It is worth noting that, within a more general latent state framework (e.g. the models proposed by Redish et al., 2007; Gershman et al., 2017), prediction errors produced by context changes may well contribute to the process that determines the location of newly encoded information. In that case, the prediction error produced by combining a shift in shock intensity with a shift in physical context would be sufficient to cause state-splitting, resulting in the gradual extinction experience being encoded in a separate state. Thus, from this perspective, shifting the physical context between conditioning and extinction, should not only attenuate the effectiveness of gradual extinction: it should produce the opposite effect, resulting in higher levels of spontaneous recovery relative to the case where there had been no context shift.

Experiment 5 tested these differing predictions by combining gradual extinction with a shift in the physical context. Subjects received conditioning in either context A or context B (see Figure 4A for design). Next, rats in both groups received either standard or gradual extinction in context A. Finally, all rats were tested for spontaneous recovery in context A. Thus, all extinction and testing were conducted in the same context, rats only differed on their extinction treatment (gradual or standard) and conditioning context (A - ‘same’ context as extinction; B - ‘different’ context to that of extinction).

Figure 4D shows mean freezing (±SEM) across the final session of extinction (left) and the spontaneous recovery test (right). One rat from Group Gradual was removed from the analysis due to abnormally high freezing at the test (over 2 SDs when included in the average and 4 SDs when left out). Importantly, the inclusion/removal of this rat did not change the pattern of statistical difference between groups. In the final session of extinction, there was no significant difference in CS freezing between rats exposed to gradual or standard extinction (i.e. extinction type), no significant difference in CS freezing between rats extinguished in the same context as conditioning versus rats extinguished in a different context (i.e. conditioning location), and no significant interaction between these factors (Fs<1).

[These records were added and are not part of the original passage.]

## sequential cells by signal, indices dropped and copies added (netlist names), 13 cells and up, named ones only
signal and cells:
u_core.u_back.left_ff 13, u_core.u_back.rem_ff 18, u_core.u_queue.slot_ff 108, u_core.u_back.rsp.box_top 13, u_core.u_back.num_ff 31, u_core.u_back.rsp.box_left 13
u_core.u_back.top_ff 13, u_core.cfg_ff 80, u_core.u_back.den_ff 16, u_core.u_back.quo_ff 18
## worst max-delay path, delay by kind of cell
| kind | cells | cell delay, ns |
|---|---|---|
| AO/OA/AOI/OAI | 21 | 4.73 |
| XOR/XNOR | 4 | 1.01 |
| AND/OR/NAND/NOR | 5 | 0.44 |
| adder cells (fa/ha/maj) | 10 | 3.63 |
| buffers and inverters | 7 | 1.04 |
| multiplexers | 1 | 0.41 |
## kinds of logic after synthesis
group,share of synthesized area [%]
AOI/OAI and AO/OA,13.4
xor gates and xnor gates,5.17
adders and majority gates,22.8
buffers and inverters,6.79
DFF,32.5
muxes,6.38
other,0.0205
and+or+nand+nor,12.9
// register write channel
interface afnsm_csr_if;
   logic                                valid;
   logic                                ready;
   logic [afnsm_pkg::CSR_IDX_BITS-1:0]  index;
   logic [afnsm_pkg::CSR_DATA_BITS-1:0] data;

   modport source (output valid, index, data, input ready);
   modport sink   (input valid, index, data, output ready);
endinterface
### config.mk
export PLATFORM = sky130hd
export DESIGN_NAME = dqt_back
export DESIGN_NICKNAME = d
export VERILOG_FILES = /design/src/sv/dqt_pkg.sv /design/src/sv/dqt_back.sv
export SDC_FILE = /design/constraint.sdc
export NUM_CORES = 1
export LEC_CHECK = 0
export BUFFER_PORTS_ARGS = -buffer_cell sky130_fd_sc_hd__buf_2
export CAP_MARGIN = 20
export CORE_MARGIN = 2
export CORE_UTILIZATION = 40
export CTS_BUF_LIST = sky130_fd_sc_hd__clkbuf_2 sky130_fd_sc_hd__clkbuf_4 sky130_fd_sc_hd__clkbuf_8
export DETAILED_ROUTE_END_ITERATION = 8
export PLACE_DENSITY = 0.67
export SYNTH_ARGS = -nofsm -noshare
export SYNTH_HDL_FRONTEND = slang
export SYNTH_SLANG_ARGS = --single-unit
### constraint.sdc
create_clock -name clock -period 13 [get_ports clock]
set_input_delay 2.6 -clock clock [delete_from_list [all_inputs] [get_ports clock]]
set_output_delay 2.6 -clock clock [all_outputs]
set_load 0.02 [all_outputs]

In the spontaneous recovery test, the level of CS freezing did not significantly differ in terms of extinction type or extinction location (Fs <2). However, there was a significant interaction between extinction type and extinction location (F1,28=5.827,p=0.025,d=1.260,95%CI[0.129,1.578]). From inspection of Figure 4D, the interaction was due to gradual extinction producing less spontaneous recovery than standard extinction when conditioning and extinction occurred in the same context; but more spontaneous recovery than standard extinction when conditioning and extinction occurred in different contexts. Thus, a shift in physical context between conditioning and extinction reversed the advantage of gradual extinction over standard extinction. The implication for latent state models is that combining the reduction in shock intensity with a change in context produced a prediction error sufficiently large to cause state-splitting. Thus, rats exposed to this combination (Group Gradual-Different) exhibited more freezing to the CS at the test than their standardly extinguished counterparts as the CS-shock experiences are likely to have been represented in multiple states of memory. More generally, these results support a view that physical context influences the process of state-splitting, which does not accord with the role afforded to context in the Cochran and Cisler, 2019 model.

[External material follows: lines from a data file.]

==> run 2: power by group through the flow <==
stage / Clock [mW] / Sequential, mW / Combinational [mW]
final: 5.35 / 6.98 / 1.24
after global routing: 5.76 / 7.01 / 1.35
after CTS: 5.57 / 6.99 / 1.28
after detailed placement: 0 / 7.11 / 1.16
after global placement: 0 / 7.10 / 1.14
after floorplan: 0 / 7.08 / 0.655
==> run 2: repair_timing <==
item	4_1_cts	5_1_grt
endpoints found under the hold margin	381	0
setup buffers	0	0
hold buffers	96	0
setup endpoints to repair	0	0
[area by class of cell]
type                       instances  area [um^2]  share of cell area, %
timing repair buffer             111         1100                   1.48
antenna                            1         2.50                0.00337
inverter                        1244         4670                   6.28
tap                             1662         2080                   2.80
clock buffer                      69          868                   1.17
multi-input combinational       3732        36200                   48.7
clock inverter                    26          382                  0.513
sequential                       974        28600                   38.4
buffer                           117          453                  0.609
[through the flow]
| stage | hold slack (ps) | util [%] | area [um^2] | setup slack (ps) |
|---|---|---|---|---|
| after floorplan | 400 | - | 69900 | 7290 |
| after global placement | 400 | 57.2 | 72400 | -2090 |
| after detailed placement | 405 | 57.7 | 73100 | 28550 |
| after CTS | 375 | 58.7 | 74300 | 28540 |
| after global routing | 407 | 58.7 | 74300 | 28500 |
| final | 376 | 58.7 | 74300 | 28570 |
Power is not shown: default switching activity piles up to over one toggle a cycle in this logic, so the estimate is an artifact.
--- src/hdl/dtgd_pkg.sv ---
// Double tap detector package: event kinds, register indexes, reset values
// and structs shared by the core and the top level, and the channel widths.
// No dependencies.
`default_nettype none

package dtgd_pkg;

  // Event kind codes
  typedef enum logic [1:0] {
    KIND_POS_X   = 2'd0,
    KIND_POS_Y   = 2'd1,
    KIND_CONTACT = 2'd2,
    KIND_OTHER   = 2'd3
  } kind_t;

  // Configuration register indexes
  typedef enum logic [1:0] {
    CFG_ENABLE       = 2'd0,
    CFG_TAP_MAX_DUR  = 2'd1,
    CFG_TAP_MAX_MOVE = 2'd2,
    CFG_DBL_MAX_GAP  = 2'd3
  } cfg_idx_t;

  localparam int unsigned CFG_IDX_W  = 2;
  localparam int unsigned CFG_DATA_W = 16;
  localparam int unsigned POS_W      = 16;
  localparam int unsigned TIME_W     = 32;
  localparam int unsigned MOVE_W     = 17;

  // Register reset values
  localparam logic [CFG_DATA_W-1:0] TAP_MAX_DUR_RST  = 16'd250;
  localparam logic [CFG_DATA_W-1:0] TAP_MAX_MOVE_RST = 16'd40;
  localparam logic [CFG_DATA_W-1:0] DBL_MAX_GAP_RST  = 16'd400;

  // Contact value that means touch down
  localparam logic signed [POS_W-1:0] CONTACT_DOWN = 16'sd1;

  typedef struct packed {
    logic                  enable;
    logic [CFG_DATA_W-1:0] tap_dur_max;
    logic [CFG_DATA_W-1:0] tap_move_max;
    logic [CFG_DATA_W-1:0] dbl_gap_max;
  } cfg_t;

  typedef struct packed {
    logic [1:0]              kind;
    logic signed [POS_W-1:0] value;
    logic [TIME_W-1:0]       time_ms;
  } item_t;

  typedef struct packed {
    logic wake;
    logic tap;
  } res_t;

endpackage

`default_nettype wire

--- src/hdl/dtgd_if.sv ---
// Valid/ready channel interfaces for touch events and gesture results.
// Depends on dtgd_pkg.
`default_nettype none

interface dtgd_in_if;
  logic                               valid;
  logic                               ready;
  logic [1:0]                         kind;
  logic signed [dtgd_pkg::POS_W-1:0]  value;
  logic [dtgd_pkg::TIME_W-1:0]        time_ms;

  modport source (output valid, output kind, output value, output time_ms, input ready);
  modport sink   (input valid, input kind, input value, input time_ms, output ready);
endinterface

interface dtgd_out_if;
  logic valid;
  logic ready;
  logic wake;
  logic tap;

  modport source (output valid, output wake, output tap, input ready);
  modport sink   (input valid, input wake, input tap, output ready);
endinterface

`default_nettype wire

--- src/hdl/double_tap_gesture_detector.sv ---
// Double tap gesture detector top level: configuration registers, input
// register, result register and the tracking core.
// Depends on dtgd_pkg, dtgd_if.sv and dtgd_core.
//
//   channel   direction  handshake      payload
//   in_chan   sink       valid/ready    kind, value, time_ms
//   out_chan  source     valid/ready    wake, tap
//   cfg_*     write      cfg_we         cfg_index, cfg_wdata
//
// One request per cycle is sustained while out_chan.ready stays high; a
// result passes through the input register, then the result register,
// before it can be taken.
// The core updates its tracking state as a request moves into the result
// register, so each request sees the state left by the one before it.
// A stall on out_chan holds the result register; one more request waits in
// the input register before in_chan.ready drops.
// Synchronous active-low reset clears control state, loads register defaults.
`default_nettype none

module double_tap_gesture_detector (
  input  wire logic                            clk,
  input  wire logic                            rst_n,
  dtgd_in_if.sink                              in_chan,
  dtgd_out_if.source                           out_chan,
  input  wire logic                            cfg_we,
  input  wire logic [dtgd_pkg::CFG_IDX_W-1:0]  cfg_index,
  input  wire logic [dtgd_pkg::CFG_DATA_W-1:0] cfg_wdata
);

  dtgd_pkg::cfg_t  cfg_r;
  dtgd_pkg::item_t in_item_r;
  dtgd_pkg::res_t  out_res_r, core_res;
  logic            in_valid_r, out_valid_r;
  logic            move, in_ready;

  // Move a request from the input register into the result register
  assign move     = in_valid_r && (!out_valid_r || out_chan.ready);
  assign in_ready = !in_valid_r || move;

  assign in_chan.ready  = in_ready;
  assign out_chan.valid = out_valid_r;
  assign out_chan.wake  = out_res_r.wake;
  assign out_chan.tap   = out_res_r.tap;

  // Configuration register writes
  always_ff @(posedge clk) begin
    if (!rst_n) begin
      cfg_r.enable       <= 1'b0;
      cfg_r.tap_dur_max  <= dtgd_pkg::TAP_MAX_DUR_RST;
      cfg_r.tap_move_max <= dtgd_pkg::TAP_MAX_MOVE_RST;
      cfg_r.dbl_gap_max  <= dtgd_pkg::DBL_MAX_GAP_RST;
    end else if (cfg_we) begin
      unique case (cfg_index)
        dtgd_pkg::CFG_ENABLE:       cfg_r.enable       <= cfg_wdata[0];
        dtgd_pkg::CFG_TAP_MAX_DUR:  cfg_r.tap_dur_max  <= cfg_wdata;
        dtgd_pkg::CFG_TAP_MAX_MOVE: cfg_r.tap_move_max <= cfg_wdata;
        dtgd_pkg::CFG_DBL_MAX_GAP:  cfg_r.dbl_gap_max  <= cfg_wdata;
        default: ;
      endcase
    end
  end

  // Input register: hold the request until it moves on
  always_ff @(posedge clk) begin
    if (!rst_n) begin
      in_valid_r <= 1'b0;
    end else if (in_ready) begin
      in_valid_r <= in_chan.valid;
    end
  end

  always_ff @(posedge clk) begin
    if (in_ready && in_chan.valid) begin
      in_item_r.kind    <= in_chan.kind;
      in_item_r.value   <= in_chan.value;
      in_item_r.time_ms <= in_chan.time_ms;
    end
  end

  dtgd_core u_core (
    .clk    (clk),
    .rst_n  (rst_n),
    .step_i (move),
    .item_i (in_item_r),
    .cfg_i  (cfg_r),
    .res_o  (core_res)
  );

  // Result register: load on move, drop when taken
  always_ff @(posedge clk) begin
    if (!rst_n) begin
      out_valid_r <= 1'b0;
    end else if (move) begin
      out_valid_r <= 1'b1;
    end else if (out_chan.ready) begin
      out_valid_r <= 1'b0;
    end
  end

  always_ff @(posedge clk) begin
    if (move) begin
      out_res_r <= core_res;
    end
  end

  a_wake_is_tap: assert property (@(posedge clk) disable iff (!rst_n)
    out_valid_r |-> (!out_res_r.wake || out_res_r.tap))
    else $error("wake without tap");

  a_in_held: assert property (@(posedge clk) disable iff (!rst_n)
    in_valid_r && !move |=> in_valid_r)
    else $error("pending request lost");

  a_move_fills: assert property (@(posedge clk) disable iff (!rst_n)
    move |=> out_valid_r)
    else $error("result register not loaded");

endmodule

`default_nettype wire

--- src/hdl/dtgd_core.sv ---
// Gesture tracking core: position, down point, peak movement and tap
// history registers, updated once per processed request.
// Depends on dtgd_pkg.
`default_nettype none

module dtgd_core (
  input  wire logic             clk,
  input  wire logic             rst_n,
  input  wire logic             step_i,
  input  wire dtgd_pkg::item_t  item_i,
  input  wire dtgd_pkg::cfg_t   cfg_i,
  output dtgd_pkg::res_t        res_o
);

  logic signed [dtgd_pkg::POS_W-1:0]  cur_x_r, cur_x_nxt;
  logic signed [dtgd_pkg::POS_W-1:0]  cur_y_r, cur_y_nxt;
  logic signed [dtgd_pkg::POS_W-1:0]  down_x_r, down_x_nxt;
  logic signed [dtgd_pkg::POS_W-1:0]  down_y_r, down_y_nxt;
  logic [dtgd_pkg::MOVE_W-1:0]        peak_r, peak_nxt;
  logic                               touch_tracking_r, touch_tracking_nxt;
  logic [dtgd_pkg::TIME_W-1:0]        down_time_r, down_time_nxt;
  logic [dtgd_pkg::TIME_W-1:0]        last_tap_time_r, last_tap_time_nxt;
  logic                               last_tap_valid_r, last_tap_valid_nxt;

  logic signed [dtgd_pkg::MOVE_W-1:0] diff_x, diff_y;
  logic [dtgd_pkg::MOVE_W-1:0]        dist_x, dist_y, cheb;
  logic [dtgd_pkg::TIME_W-1:0]        dur, gap;
  logic                               dur_ok, move_ok, gap_ok, is_pos, is_x;

  // Chebyshev distance of the updated position from the down point
  always_comb begin
    is_x   = (item_i.kind == dtgd_pkg::KIND_POS_X);
    is_pos = is_x || (item_i.kind == dtgd_pkg::KIND_POS_Y);
    cur_x_nxt = (is_x) ? item_i.value : cur_x_r;
    cur_y_nxt = (item_i.kind == dtgd_pkg::KIND_POS_Y) ? item_i.value : cur_y_r;
    diff_x = {cur_x_nxt[dtgd_pkg::POS_W-1], cur_x_nxt}
           - {down_x_r[dtgd_pkg::POS_W-1], down_x_r};
    diff_y = {cur_y_nxt[dtgd_pkg::POS_W-1], cur_y_nxt}
           - {down_y_r[dtgd_pkg::POS_W-1], down_y_r};
    dist_x = diff_x[dtgd_pkg::MOVE_W-1] ? dtgd_pkg::MOVE_W'(-diff_x) : dtgd_pkg::MOVE_W'(diff_x);
    dist_y = diff_y[dtgd_pkg::MOVE_W-1] ? dtgd_pkg::MOVE_W'(-diff_y) : dtgd_pkg::MOVE_W'(diff_y);
    cheb   = (dist_x > dist_y) ? dist_x : dist_y;
  end

  // Tap qualification with wrapping time differences
  always_comb begin
    dur     = item_i.time_ms - down_time_r;
    gap     = item_i.time_ms - last_tap_time_r;
    dur_ok  = dur <= {{(dtgd_pkg::TIME_W-dtgd_pkg::CFG_DATA_W){1'b0}}, cfg_i.tap_dur_max};
    gap_ok  = gap <= {{(dtgd_pkg::TIME_W-dtgd_pkg::CFG_DATA_W){1'b0}}, cfg_i.dbl_gap_max};
    move_ok = peak_r <= {1'b0, cfg_i.tap_move_max};
  end

  // Next state and result for the current request
  always_comb begin
    down_x_nxt         = down_x_r;
    down_y_nxt         = down_y_r;
    peak_nxt           = peak_r;
    touch_tracking_nxt = touch_tracking_r;
    down_time_nxt      = down_time_r;
    last_tap_time_nxt  = last_tap_time_r;
    last_tap_valid_nxt = last_tap_valid_r;
    res_o              = '0;
    if (!cfg_i.enable) begin
      touch_tracking_nxt = 1'b0;
      last_tap_valid_nxt = 1'b0;
    end else if (is_pos) begin
      if (touch_tracking_r && (cheb > peak_r)) begin
        peak_nxt = cheb;
      end
    end else if (item_i.kind == dtgd_pkg::KIND_CONTACT) begin
      if (item_i.value == dtgd_pkg::CONTACT_DOWN) begin
        down_time_nxt      = item_i.time_ms;
        down_x_nxt         = cur_x_r;
        down_y_nxt         = cur_y_r;
        peak_nxt           = '0;
        touch_tracking_nxt = 1'b1;
      end else if (touch_tracking_r) begin
        touch_tracking_nxt = 1'b0;
        if (!(dur_ok && move_ok)) begin
          last_tap_valid_nxt = 1'b0;
        end else if (last_tap_valid_r && gap_ok) begin
          last_tap_valid_nxt = 1'b0;
          res_o.wake         = 1'b1;
          res_o.tap          = 1'b1;
        end else begin
          last_tap_time_nxt  = item_i.time_ms;
          last_tap_valid_nxt = 1'b1;
          res_o.tap          = 1'b1;
        end
      end
    end
  end

  // Advance state on each processed request
  always_ff @(posedge clk) begin
    if (!rst_n) begin
      cur_x_r          <= '0;
      cur_y_r          <= '0;
      down_x_r         <= '0;
      down_y_r         <= '0;
      peak_r           <= '0;
      touch_tracking_r <= 1'b0;
      down_time_r      <= '0;
      last_tap_time_r  <= '0;
      last_tap_valid_r <= 1'b0;
    end else if (step_i) begin
      if (cfg_i.enable) begin
        cur_x_r <= cur_x_nxt;
        cur_y_r <= cur_y_nxt;
      end
      down_x_r         <= down_x_nxt;
      down_y_r         <= down_y_nxt;
      peak_r           <= peak_nxt;
      touch_tracking_r <= touch_tracking_nxt;
      down_time_r      <= down_time_nxt;
      last_tap_time_r  <= last_tap_time_nxt;
      last_tap_valid_r <= last_tap_valid_nxt;
    end
  end

  // A wake needs a remembered tap and consumes it
  a_wake_needs_tap: assert property (@(posedge clk) disable iff (!rst_n)
    step_i && res_o.wake |-> last_tap_valid_r)
    else $error("wake without remembered tap");

  a_wake_clears: assert property (@(posedge clk) disable iff (!rst_n)
    step_i && res_o.wake |=> !last_tap_valid_r)
    else $error("remembered tap kept after wake");

  a_disable_clears: assert property (@(posedge clk) disable iff (!rst_n)
    step_i && !cfg_i.enable |=> !touch_tracking_r && !last_tap_valid_r)
    else $error("tracking kept while disabled");

endmodule

`default_nettype wire

--- src/flat_wrapper.sv ---
// flat-port wrapper written by rule: the top's interface ports become plain ports
module double_tap_gesture_detector_flat 
  (clk, rst_n, cfg_we, cfg_index, cfg_wdata, in_chan_valid, in_chan_kind, in_chan_value, in_chan_time_ms, in_chan_ready, out_chan_valid, out_chan_wake, out_chan_tap, out_chan_ready);
  dtgd_in_if in_chan_i ();
  dtgd_out_if out_chan_i ();
  input  wire logic clk;
  input  wire logic rst_n;
  input  wire logic cfg_we;
  input  wire logic [dtgd_pkg::CFG_IDX_W-1:0] cfg_index;
  input  wire logic [dtgd_pkg::CFG_DATA_W-1:0] cfg_wdata;
  input wire logic [$bits(in_chan_i.valid)-1:0] in_chan_valid;
  input wire logic [$bits(in_chan_i.kind)-1:0] in_chan_kind;
  input wire logic [$bits(in_chan_i.value)-1:0] in_chan_value;
  input wire logic [$bits(in_chan_i.time_ms)-1:0] in_chan_time_ms;
  output wire logic [$bits(in_chan_i.ready)-1:0] in_chan_ready;
  output wire logic [$bits(out_chan_i.valid)-1:0] out_chan_valid;
  output wire logic [$bits(out_chan_i.wake)-1:0] out_chan_wake;
  output wire logic [$bits(out_chan_i.tap)-1:0] out_chan_tap;
  input wire logic [$bits(out_chan_i.ready)-1:0] out_chan_ready;
  assign in_chan_i.valid = in_chan_valid;
  assign in_chan_i.kind = in_chan_kind;
  assign in_chan_i.value = in_chan_value;
  assign in_chan_i.time_ms = in_chan_time_ms;
  assign in_chan_ready = in_chan_i.ready;
  assign out_chan_valid = out_chan_i.valid;
  assign out_chan_wake = out_chan_i.wake;
  assign out_chan_tap = out_chan_i.tap;
  assign out_chan_i.ready = out_chan_ready;
  double_tap_gesture_detector u_core (.clk(clk), .rst_n(rst_n), .in_chan(in_chan_i), .out_chan(out_chan_i), .cfg_we(cfg_we), .cfg_index(cfg_index), .cfg_wdata(cfg_wdata));
endmodule
--- config.mk ---
export PLATFORM = sky130hd
export DESIGN_NAME = double_tap_gesture_detector_flat
export DESIGN_NICKNAME = d
export VERILOG_FILES = /design/src/hdl/dtgd_pkg.sv /design/src/hdl/dtgd_if.sv /design/src/hdl/double_tap_gesture_detector.sv /design/src/hdl/dtgd_core.sv /design/src/flat_wrapper.sv
export SDC_FILE = /design/constraint.sdc
export NUM_CORES = 1
export LEC_CHECK = 0
export BUFFER_PORTS_ARGS = -buffer_cell sky130_fd_sc_hd__buf_2
export CAP_MARGIN = 20
export CORE_ASPECT_RATIO = 1.25
export CORE_MARGIN = 2
export CORE_UTILIZATION = 65
export DETAILED_ROUTE_END_ITERATION = 16
export PLACE_DENSITY_LB_ADDON = 0.12
export SYNTH_ARGS = -nofsm -noshare
export SYNTH_HDL_FRONTEND = slang
export SYNTH_SLANG_ARGS = --single-unit
--- constraint.sdc ---
create_clock -name clk -period 12.95 [get_ports clk]
set_clock_uncertainty 0.2 [all_clocks]
set_input_delay 0.6475 -clock clk [delete_from_list [all_inputs] [get_ports clk]]
set_output_delay 0.6475 -clock clk [all_outputs]
set_load 0.01 [all_outputs]
Word-level counts from Yosys, hierarchy flattened
Index checks and enable logic that the tools add are counted.
{ "word_totals": {"reg_bits": 250, "inputBits": 73, "out_inout_bits": 4, "word_cells": 100} }
{ "classes": {"add_sub_neg": 6, "n_lt_le_gt_ge": 5, "n_eq_ne": 11, "n_mux": 24, "bitwise": 7, "n_reduce_logical": 27} }
{ "ops": {"columns": ["cell", "n"], "rows": [
  ["$mux 17", 7],
  ["$le 32x16->1", 2],
  ["$sub 32x32->32", 2],
  ["$gt 17x17->1", 2],
  ["$neg 17->17", 2],
  ["$sub 16x16->17", 2],
  ["$mux 16", 2],
  ["$le 17x16->1", 1],
  ["$eq 16x2->1 const B", 1],
  ["$mux 1", 15],
  ["$reduce_and 5->1", 3],
  ["$reduce_and 2->1", 5],
  ["$ne 2x2->1 const B", 4],
  ["$reduce_and 8->1", 1],
  ["$not 1->1", 7],
  ["$eq 2x2->1 const B", 3],
  ["$reduce_bool 2->1", 3],
  ["$reduce_or 6->1", 1],
  ["$logic_and 1x1->1", 5],
  ["$reduce_or 5->1", 1],
  ["$eq 2x1->1 const B", 2],
  ["$logic_not 2->1", 2],
  ["$logic_or 1x1->1", 3],
  ["$reduce_and 3->1", 1],
  ["2 further kinds", 3]
]} }

Logic depth before layout (Yosys ltp)
{ "depth": {"word_depth": 11, "mapped_depth": 37, "mapped_depth_nobuf": 32} }

Modules after synthesis
From an unflattened synthesis, not the netlist that was laid out.
{ "hier_totals": {"cells_unflattened": 2206, "hier_area_um2": 17834.6} }
{ "modules_own_cells": {"columns": ["mod", "n_inst", "cells_each", "area_per_inst_um2", "seq_area_each_um2"], "rows": [
  ["dtgd_core", 1, 1954, 14271.2, 2942.8],
  ["double_tap_gesture_detector", 1, 252, 3563.4, 2582.5]
]} }

Least setup slack after synthesis
Ideal clock, no wire load.
{ "synth_timing": {"path_kind": "register to register", "startpoint": "reg u_core.in_item_r[49] (netlist bit)", "endpoint": "reg u_core.u_core.peak_r[10] (netlist bit)", "setup_ns": 0.117, "arrival_time_ns": 7.871, "required_time_ns": 12.633, "slack_ns": 4.762, "path_stages_with_launch": 36, "path_buffers": 8, "synth_period_minus_slack_ns": 8.188, "cell_sequence": "edfxtp_1 nor2b_1 clkbuf_1 buf_1 mux2_2 ha_1 clkbuf_1 and3_1 nand2_1 a21oi_1 o21ai_1 a2111oi_0 or2_1 buf_2 buf_4 nor2_1 xnor2_1 ha_1 a21o_1 a21oi_1 a21oi_1 o31ai_1 a21oi_1 o21ai_1 clkbuf_1 nor2_1 a21oi_1 ha_1 a21o_1 a21o_1 a2111oi_0 a21oi_1 and2_1 buf_1 clkbuf_1 a22o_1"} }
{ "synth_between": {"elab_chain_cells": 11, "word_cells_on_any_way": 22, "cone_classes": "4 x add/sub; 2 x order compare; 3 x eq/ne; 7 x mux; 6 x reduce/logical"} }
{ "synth_rtl": {"columns": ["element", "line_no", "source"], "rows": [
  ["start: declaration", "double_tap_gesture_detector.sv:31", "dtgd_pkg::item_t in_item_r;"],
  ["$eq 2x1->1 *", "dtgd_core.sv:35", "cur_y_nxt = (item_i.kind == dtgd_pkg::KIND_POS_Y) ? item_i.value : cur_y_r;"],
  ["$mux 16 *", "dtgd_core.sv:35", null],
  ["named net u_core.u_core.cur_y_nxt, one bit", "dtgd_core.sv:16", "logic signed [dtgd_pkg::POS_W-1:0] cur_y_r, cur_y_nxt;"],
  ["$sub 16x16->17 *", "dtgd_core.sv:39", "- {down_y_r[dtgd_pkg::POS_W-1], down_y_r};"],
  ["$neg 17->17", "dtgd_core.sv:41", "dist_y = diff_y[dtgd_pkg::MOVE_W-1] ? dtgd_pkg::MOVE_W'(-diff_y) : dtgd_pkg::MOVE_W'(diff_y);"],
  ["$mux 17 *", "dtgd_core.sv:41", null],
  ["$gt 17x17->1", "dtgd_core.sv:42", "cheb = (dist_x > dist_y) ? dist_x : dist_y;"],
  ["$mux 17 *", "dtgd_core.sv:42", null],
  ["$gt 17x17->1", "dtgd_core.sv:68", "if (touch_tracking_r && (cheb > peak_r)) begin"],
  ["$logic_and 1x1->1", "dtgd_core.sv:68", null],
  ["$ne 2x1->1 (no line)", null, null],
  ["$reduce_and 5->1 (no line)", null, null],
  ["end signal: assignment", "dtgd_core.sv:114", "peak_r <= peak_nxt;"],
  ["end: declaration", "dtgd_core.sv:19", "logic [dtgd_pkg::MOVE_W-1:0] peak_r, peak_nxt;"]
]} }
Mark *: on every way through the listed nets, which the timed path passes. The rest lies on a longest branch. The select of a mux whose other input is x is not followed.
A chain may end at the register's enable or synchronous reset.

Worst setup path in the final report
{ "layout_timing": {"startpoint": "reg u_core.in_item_r[49] (netlist bit)", "endpoint": "reg u_core.u_core.peak_r[12] (netlist bit)"} }
{ "layout_between": {"elab_chain_cells": 11, "word_cells_on_any_way": 22, "cone_classes": "4 x add/sub; 2 x order compare; 3 x eq/ne; 7 x mux; 6 x reduce/logical"} }
{ "layout_rtl": {"columns": ["element", "line_no"], "rows": [
  ["$eq 2x1->1 or $logic_not 2->1 (tied branches)", "dtgd_core.sv:33, dtgd_core.sv:35, dtgd_core.sv:32"],
  ["$mux 16, on equally long branches", "dtgd_core.sv:35, dtgd_core.sv:34"],
  ["$sub 16x16->17, on equally long branches", "dtgd_core.sv:39, dtgd_core.sv:37"],
  ["$neg 17->17, on equally long branches", "dtgd_core.sv:41, dtgd_core.sv:40"],
  ["$mux 17, on equally long branches", "dtgd_core.sv:41, dtgd_core.sv:40"],
  ["$gt 17x17->1", "dtgd_core.sv:42"],
  ["$mux 17", "dtgd_core.sv:42"],
  ["$gt 17x17->1", "dtgd_core.sv:68"],
  ["$logic_and 1x1->1", "dtgd_core.sv:68"],
  ["$ne 2x1->1 (no line)", null],
  ["$reduce_and 5->1 (no line)", null]
]} }
Several ways; a longest one is shown, not always the timed one. The select of a mux whose other input is x is not followed.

Experiment 6: A temporal delay attenuates the effectiveness of gradual extinction

The previous experiment showed that a shift in physical context reverses the effectiveness of gradual extinction. This is inconsistent with the Cochran and Cisler, 2019 model which holds that only prediction errors relating to the CS-shock relationship affect state-splitting. The aim of this experiment was to determine whether a shift in temporal context also influences the gradual extinction effect. A shift in temporal context was achieved by inserting a delay between conditioning and extinction. The Cochran-Cisler model predicts that, similar to a physical context shift, a temporal shift will reset latent state beliefs but not affect state-splitting. Nonetheless, a physical context shift reversed the effectiveness of gradual extinction; hence, a temporal shift may do the same (for simulations, see Figure 4F and G).

Experiment 6 tested this prediction (design in Figure 4E). Four groups of rats were conditioned to fear a tone CS across its pairings with 0.8 mA shock. Two groups were then subjected to gradual extinction while the remaining two groups received standard extinction. For one group in each of these pairs, the extinction stage commenced one day after conditioning; for the other group, the extinction stage commenced three weeks after conditioning. Importantly, the protocols were arranged so that all rats received extinction at the same time. After extinction, all rats were tested three weeks later for spontaneous recovery and reinstatement of freezing to the CS.

Figure 4H shows mean freezing (±SEM) across the final session of extinction (left), the spontaneous recovery test (middle), and the reinstatement test (right). In the final session of extinction, there was no significant difference in freezing to the CS between rats that received gradual versus standard extinction; no significant difference in freezing to the CS between rats that received extinction one or 21 days after conditioning, and no significant interaction between the factors of extinction type and extinction time (Fs<1). In the spontaneous recovery test, there was no overall difference in CS freezing as a function of extinction type or extinction time (Fs<3). However, there was a significant interaction between these two factors (F1,28=10.035,p=0.004,d=2.328,95%CI[0.396,1.844]), which was due to the fact that gradual extinction produced less spontaneous recovery than standard extinction when extinction commenced one day after conditioning, but more spontaneous recovery than standard extinction when extinction commenced three weeks after conditioning.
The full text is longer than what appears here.